Every line below between the one holding "after detailed placement" and the one holding "of all wire", inclusive, should be copied exactly, and no other line.
(DATA RECORDS)
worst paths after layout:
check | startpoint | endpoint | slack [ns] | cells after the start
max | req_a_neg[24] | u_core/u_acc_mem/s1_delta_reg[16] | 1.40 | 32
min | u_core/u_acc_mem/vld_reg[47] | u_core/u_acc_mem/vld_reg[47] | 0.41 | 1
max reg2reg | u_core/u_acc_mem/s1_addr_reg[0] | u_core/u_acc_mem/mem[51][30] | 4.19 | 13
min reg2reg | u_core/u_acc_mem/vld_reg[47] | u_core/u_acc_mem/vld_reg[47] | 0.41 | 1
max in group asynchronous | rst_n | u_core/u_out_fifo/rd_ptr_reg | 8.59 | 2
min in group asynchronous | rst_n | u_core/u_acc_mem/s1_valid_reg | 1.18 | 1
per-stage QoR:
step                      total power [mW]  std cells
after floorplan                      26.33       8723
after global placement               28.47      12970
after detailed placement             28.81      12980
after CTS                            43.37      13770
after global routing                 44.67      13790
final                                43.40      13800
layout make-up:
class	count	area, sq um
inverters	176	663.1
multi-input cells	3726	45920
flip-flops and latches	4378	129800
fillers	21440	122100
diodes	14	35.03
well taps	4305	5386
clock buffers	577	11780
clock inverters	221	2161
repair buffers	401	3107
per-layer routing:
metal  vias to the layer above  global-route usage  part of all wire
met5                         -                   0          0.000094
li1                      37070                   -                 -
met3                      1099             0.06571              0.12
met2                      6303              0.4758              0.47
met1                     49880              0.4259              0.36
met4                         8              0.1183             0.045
(End DATA RECORDS)
(DATA RECORDS)
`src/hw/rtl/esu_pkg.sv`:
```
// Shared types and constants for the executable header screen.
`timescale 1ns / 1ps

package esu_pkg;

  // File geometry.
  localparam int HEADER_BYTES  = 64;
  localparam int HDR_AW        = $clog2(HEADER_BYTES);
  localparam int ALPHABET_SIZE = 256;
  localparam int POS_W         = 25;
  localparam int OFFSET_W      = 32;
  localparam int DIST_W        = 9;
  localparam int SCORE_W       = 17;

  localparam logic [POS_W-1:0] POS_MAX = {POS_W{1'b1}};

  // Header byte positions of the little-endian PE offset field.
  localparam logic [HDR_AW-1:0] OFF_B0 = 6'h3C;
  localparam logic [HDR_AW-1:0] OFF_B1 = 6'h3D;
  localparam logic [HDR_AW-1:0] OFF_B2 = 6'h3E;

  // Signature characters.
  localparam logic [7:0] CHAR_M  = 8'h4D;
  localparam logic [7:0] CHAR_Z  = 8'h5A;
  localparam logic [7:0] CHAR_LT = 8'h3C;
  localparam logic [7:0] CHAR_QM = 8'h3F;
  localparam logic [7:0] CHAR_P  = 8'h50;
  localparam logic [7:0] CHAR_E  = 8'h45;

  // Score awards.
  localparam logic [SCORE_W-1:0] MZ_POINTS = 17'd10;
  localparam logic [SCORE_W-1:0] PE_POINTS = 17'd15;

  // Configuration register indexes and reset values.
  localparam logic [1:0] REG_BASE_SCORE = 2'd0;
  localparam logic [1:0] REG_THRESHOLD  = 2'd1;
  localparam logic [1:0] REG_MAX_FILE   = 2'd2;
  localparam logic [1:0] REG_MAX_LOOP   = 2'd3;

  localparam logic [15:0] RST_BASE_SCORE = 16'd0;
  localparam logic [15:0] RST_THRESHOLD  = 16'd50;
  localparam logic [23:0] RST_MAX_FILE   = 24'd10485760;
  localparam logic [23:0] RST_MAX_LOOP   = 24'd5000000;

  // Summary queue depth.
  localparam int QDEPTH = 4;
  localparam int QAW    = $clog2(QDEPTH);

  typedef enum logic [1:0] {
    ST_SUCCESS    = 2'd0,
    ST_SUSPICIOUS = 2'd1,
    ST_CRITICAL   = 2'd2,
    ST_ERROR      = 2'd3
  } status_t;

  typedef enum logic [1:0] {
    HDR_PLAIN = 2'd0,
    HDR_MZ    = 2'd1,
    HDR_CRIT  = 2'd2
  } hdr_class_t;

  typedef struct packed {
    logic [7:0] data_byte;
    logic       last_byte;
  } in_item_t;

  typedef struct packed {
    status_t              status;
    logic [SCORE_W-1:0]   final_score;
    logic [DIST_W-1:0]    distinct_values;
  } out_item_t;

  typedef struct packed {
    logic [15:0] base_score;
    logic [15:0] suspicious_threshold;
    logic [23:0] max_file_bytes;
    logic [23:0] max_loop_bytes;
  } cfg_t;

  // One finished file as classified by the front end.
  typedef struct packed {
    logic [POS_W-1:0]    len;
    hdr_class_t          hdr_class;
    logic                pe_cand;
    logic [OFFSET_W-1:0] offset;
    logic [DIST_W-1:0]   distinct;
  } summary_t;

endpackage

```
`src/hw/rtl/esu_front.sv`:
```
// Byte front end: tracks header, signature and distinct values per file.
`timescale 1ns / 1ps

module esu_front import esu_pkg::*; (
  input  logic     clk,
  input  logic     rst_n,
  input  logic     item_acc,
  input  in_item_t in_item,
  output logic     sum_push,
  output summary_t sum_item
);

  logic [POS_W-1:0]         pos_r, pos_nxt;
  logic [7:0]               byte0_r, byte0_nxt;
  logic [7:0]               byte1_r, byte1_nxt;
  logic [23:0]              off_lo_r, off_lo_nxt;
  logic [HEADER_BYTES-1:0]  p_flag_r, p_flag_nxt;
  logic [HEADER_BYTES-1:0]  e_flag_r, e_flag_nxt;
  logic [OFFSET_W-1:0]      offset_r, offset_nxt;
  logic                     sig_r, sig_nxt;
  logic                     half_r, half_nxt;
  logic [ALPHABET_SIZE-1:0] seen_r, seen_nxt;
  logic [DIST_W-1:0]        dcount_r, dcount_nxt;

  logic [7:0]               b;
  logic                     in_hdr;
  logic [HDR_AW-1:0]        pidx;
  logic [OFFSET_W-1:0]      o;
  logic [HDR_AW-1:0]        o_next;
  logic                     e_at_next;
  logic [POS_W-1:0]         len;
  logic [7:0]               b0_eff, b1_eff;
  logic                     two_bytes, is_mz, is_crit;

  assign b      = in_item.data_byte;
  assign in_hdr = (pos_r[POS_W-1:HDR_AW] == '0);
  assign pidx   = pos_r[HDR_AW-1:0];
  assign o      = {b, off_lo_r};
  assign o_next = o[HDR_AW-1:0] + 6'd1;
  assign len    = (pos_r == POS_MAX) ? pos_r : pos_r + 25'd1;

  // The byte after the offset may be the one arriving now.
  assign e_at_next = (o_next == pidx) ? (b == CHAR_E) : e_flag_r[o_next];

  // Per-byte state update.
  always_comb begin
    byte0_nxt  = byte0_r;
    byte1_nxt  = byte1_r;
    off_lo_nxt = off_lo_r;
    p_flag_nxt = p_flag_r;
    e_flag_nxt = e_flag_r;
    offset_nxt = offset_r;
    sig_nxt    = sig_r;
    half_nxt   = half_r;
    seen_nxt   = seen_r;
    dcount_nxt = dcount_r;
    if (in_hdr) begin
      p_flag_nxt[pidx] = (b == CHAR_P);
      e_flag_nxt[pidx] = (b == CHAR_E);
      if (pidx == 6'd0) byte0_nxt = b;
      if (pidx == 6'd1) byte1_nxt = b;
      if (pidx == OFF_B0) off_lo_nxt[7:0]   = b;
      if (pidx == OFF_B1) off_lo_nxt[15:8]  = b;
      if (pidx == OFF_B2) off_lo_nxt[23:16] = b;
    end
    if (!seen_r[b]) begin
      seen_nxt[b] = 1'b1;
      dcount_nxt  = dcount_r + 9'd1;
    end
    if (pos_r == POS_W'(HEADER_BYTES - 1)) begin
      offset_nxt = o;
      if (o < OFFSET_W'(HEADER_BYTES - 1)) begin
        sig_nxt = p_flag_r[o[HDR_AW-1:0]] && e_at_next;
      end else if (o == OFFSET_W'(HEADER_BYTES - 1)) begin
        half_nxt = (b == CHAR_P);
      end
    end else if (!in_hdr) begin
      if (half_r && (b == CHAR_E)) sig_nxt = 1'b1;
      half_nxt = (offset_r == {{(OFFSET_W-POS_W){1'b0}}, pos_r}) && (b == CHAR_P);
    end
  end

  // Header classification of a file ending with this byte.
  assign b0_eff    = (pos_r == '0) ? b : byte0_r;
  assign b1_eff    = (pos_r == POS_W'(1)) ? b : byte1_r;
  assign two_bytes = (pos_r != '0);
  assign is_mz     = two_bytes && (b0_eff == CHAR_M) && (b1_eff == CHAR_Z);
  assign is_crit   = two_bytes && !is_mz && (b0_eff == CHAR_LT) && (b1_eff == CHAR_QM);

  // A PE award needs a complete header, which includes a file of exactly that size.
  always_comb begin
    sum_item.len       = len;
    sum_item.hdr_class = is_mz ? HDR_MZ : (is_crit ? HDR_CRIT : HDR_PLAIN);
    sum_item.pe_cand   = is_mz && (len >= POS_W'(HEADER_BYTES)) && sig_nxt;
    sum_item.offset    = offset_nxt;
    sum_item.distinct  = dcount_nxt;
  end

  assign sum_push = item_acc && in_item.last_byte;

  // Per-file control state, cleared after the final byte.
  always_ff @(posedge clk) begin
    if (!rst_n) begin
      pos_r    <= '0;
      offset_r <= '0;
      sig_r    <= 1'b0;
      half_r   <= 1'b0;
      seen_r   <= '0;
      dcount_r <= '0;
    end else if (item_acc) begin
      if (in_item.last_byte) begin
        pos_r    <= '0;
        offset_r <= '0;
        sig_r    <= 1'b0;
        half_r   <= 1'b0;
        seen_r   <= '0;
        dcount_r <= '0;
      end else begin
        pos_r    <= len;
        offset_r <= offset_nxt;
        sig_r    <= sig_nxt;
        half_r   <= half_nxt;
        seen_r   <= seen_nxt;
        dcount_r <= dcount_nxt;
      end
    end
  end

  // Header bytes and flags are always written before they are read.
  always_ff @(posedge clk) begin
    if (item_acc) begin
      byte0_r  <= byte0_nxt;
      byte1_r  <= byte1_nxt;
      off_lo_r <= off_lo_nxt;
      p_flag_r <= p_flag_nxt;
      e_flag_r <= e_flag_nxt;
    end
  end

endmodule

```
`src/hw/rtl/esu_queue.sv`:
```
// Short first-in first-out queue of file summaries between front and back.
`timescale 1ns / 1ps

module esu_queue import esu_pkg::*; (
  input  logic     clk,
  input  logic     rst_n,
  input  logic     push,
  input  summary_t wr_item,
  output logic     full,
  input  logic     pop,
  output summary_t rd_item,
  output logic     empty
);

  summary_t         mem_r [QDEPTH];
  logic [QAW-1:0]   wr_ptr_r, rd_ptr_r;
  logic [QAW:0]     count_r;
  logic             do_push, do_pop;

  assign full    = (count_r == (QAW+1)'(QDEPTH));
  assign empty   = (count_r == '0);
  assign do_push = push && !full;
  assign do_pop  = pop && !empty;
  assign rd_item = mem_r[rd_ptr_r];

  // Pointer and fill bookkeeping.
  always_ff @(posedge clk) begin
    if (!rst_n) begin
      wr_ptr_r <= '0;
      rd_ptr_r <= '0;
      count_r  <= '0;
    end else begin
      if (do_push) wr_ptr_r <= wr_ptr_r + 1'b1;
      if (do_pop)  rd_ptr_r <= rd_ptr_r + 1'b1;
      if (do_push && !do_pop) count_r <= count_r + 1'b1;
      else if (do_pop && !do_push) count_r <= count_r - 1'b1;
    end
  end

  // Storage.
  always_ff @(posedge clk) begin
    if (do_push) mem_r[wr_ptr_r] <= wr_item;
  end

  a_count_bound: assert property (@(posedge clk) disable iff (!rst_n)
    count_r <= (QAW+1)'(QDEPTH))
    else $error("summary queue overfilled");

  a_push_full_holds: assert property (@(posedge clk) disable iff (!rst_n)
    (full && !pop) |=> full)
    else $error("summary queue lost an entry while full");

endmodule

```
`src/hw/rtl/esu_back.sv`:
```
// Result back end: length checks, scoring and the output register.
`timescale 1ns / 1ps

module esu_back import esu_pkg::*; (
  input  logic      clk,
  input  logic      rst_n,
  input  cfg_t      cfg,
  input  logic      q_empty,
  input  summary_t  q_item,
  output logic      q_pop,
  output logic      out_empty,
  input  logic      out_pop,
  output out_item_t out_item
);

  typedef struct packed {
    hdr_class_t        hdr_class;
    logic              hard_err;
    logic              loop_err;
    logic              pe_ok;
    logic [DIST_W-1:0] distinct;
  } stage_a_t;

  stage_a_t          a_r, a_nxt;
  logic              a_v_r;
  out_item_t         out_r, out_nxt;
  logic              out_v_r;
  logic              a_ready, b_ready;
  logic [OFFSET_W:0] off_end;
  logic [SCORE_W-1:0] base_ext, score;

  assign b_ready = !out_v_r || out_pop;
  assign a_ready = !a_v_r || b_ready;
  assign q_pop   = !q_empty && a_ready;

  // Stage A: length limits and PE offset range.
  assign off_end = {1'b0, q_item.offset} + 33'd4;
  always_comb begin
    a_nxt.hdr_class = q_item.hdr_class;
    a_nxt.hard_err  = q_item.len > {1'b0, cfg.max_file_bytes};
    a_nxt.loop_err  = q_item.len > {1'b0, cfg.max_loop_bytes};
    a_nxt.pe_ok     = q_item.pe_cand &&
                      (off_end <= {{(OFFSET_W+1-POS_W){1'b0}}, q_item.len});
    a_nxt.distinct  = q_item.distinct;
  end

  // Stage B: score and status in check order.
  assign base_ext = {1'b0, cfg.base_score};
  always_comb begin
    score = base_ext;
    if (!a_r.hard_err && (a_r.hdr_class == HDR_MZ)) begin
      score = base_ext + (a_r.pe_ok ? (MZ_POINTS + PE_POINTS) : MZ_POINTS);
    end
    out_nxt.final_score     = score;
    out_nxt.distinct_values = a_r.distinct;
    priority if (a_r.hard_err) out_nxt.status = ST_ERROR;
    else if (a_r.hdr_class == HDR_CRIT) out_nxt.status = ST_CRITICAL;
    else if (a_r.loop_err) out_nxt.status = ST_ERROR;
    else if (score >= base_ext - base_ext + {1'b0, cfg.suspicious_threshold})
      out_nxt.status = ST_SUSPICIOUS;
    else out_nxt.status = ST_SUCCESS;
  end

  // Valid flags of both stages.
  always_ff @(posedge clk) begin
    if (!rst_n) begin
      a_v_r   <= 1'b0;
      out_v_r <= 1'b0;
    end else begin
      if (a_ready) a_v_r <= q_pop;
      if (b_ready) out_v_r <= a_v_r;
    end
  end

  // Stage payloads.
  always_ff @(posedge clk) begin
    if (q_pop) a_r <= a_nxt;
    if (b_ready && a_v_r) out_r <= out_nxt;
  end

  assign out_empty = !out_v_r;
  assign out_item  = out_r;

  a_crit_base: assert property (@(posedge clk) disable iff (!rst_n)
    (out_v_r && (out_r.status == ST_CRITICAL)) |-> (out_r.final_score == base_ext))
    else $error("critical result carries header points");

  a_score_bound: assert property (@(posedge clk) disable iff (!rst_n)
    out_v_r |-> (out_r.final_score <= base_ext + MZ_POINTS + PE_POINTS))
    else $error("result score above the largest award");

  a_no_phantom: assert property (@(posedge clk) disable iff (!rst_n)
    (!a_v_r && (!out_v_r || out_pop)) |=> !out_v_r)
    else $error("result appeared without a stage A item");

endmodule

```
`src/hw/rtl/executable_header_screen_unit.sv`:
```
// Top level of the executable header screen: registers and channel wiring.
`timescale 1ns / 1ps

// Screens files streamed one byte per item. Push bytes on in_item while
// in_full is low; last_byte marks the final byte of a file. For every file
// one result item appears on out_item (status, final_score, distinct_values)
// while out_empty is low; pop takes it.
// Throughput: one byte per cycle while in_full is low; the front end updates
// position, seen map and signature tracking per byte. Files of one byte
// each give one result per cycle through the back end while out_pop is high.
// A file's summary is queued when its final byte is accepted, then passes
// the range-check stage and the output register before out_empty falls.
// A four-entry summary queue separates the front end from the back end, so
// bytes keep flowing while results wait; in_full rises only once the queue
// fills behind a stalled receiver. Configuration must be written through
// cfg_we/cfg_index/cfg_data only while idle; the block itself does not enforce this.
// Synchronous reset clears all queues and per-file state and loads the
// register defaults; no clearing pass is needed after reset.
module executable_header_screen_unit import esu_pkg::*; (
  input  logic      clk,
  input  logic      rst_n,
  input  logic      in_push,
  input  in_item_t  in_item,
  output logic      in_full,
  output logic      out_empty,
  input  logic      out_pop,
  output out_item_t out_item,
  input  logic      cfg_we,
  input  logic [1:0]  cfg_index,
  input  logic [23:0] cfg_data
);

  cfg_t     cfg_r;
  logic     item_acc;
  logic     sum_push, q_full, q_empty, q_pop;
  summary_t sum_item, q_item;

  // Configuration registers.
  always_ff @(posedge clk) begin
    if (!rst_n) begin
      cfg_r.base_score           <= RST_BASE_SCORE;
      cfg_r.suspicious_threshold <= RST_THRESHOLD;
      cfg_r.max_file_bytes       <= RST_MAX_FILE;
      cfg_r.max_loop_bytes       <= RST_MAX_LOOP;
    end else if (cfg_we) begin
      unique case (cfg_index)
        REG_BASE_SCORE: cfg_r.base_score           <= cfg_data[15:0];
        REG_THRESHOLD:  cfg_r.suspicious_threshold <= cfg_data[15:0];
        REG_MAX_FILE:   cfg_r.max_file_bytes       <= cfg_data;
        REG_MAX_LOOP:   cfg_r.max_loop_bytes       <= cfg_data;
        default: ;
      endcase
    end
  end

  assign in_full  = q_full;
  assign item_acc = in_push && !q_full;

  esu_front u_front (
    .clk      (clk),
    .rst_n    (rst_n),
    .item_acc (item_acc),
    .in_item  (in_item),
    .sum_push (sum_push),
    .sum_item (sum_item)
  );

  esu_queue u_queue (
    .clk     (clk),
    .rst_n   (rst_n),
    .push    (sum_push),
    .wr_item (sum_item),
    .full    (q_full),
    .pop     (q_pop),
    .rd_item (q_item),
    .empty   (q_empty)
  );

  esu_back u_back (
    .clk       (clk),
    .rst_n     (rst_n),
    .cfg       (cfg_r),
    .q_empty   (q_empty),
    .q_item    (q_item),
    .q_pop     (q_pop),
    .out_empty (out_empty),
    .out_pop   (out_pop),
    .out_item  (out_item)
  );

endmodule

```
(End DATA RECORDS)
## EXPECTED ANSWER
after detailed placement             28.81      12980
after CTS                            43.37      13770
after global routing                 44.67      13790
final                                43.40      13800
layout make-up:
class	count	area, sq um
inverters	176	663.1
multi-input cells	3726	45920
flip-flops and latches	4378	129800
fillers	21440	122100
diodes	14	35.03
well taps	4305	5386
clock buffers	577	11780
clock inverters	221	2161
repair buffers	401	3107
per-layer routing:
metal  vias to the layer above  global-route usage  part of all wire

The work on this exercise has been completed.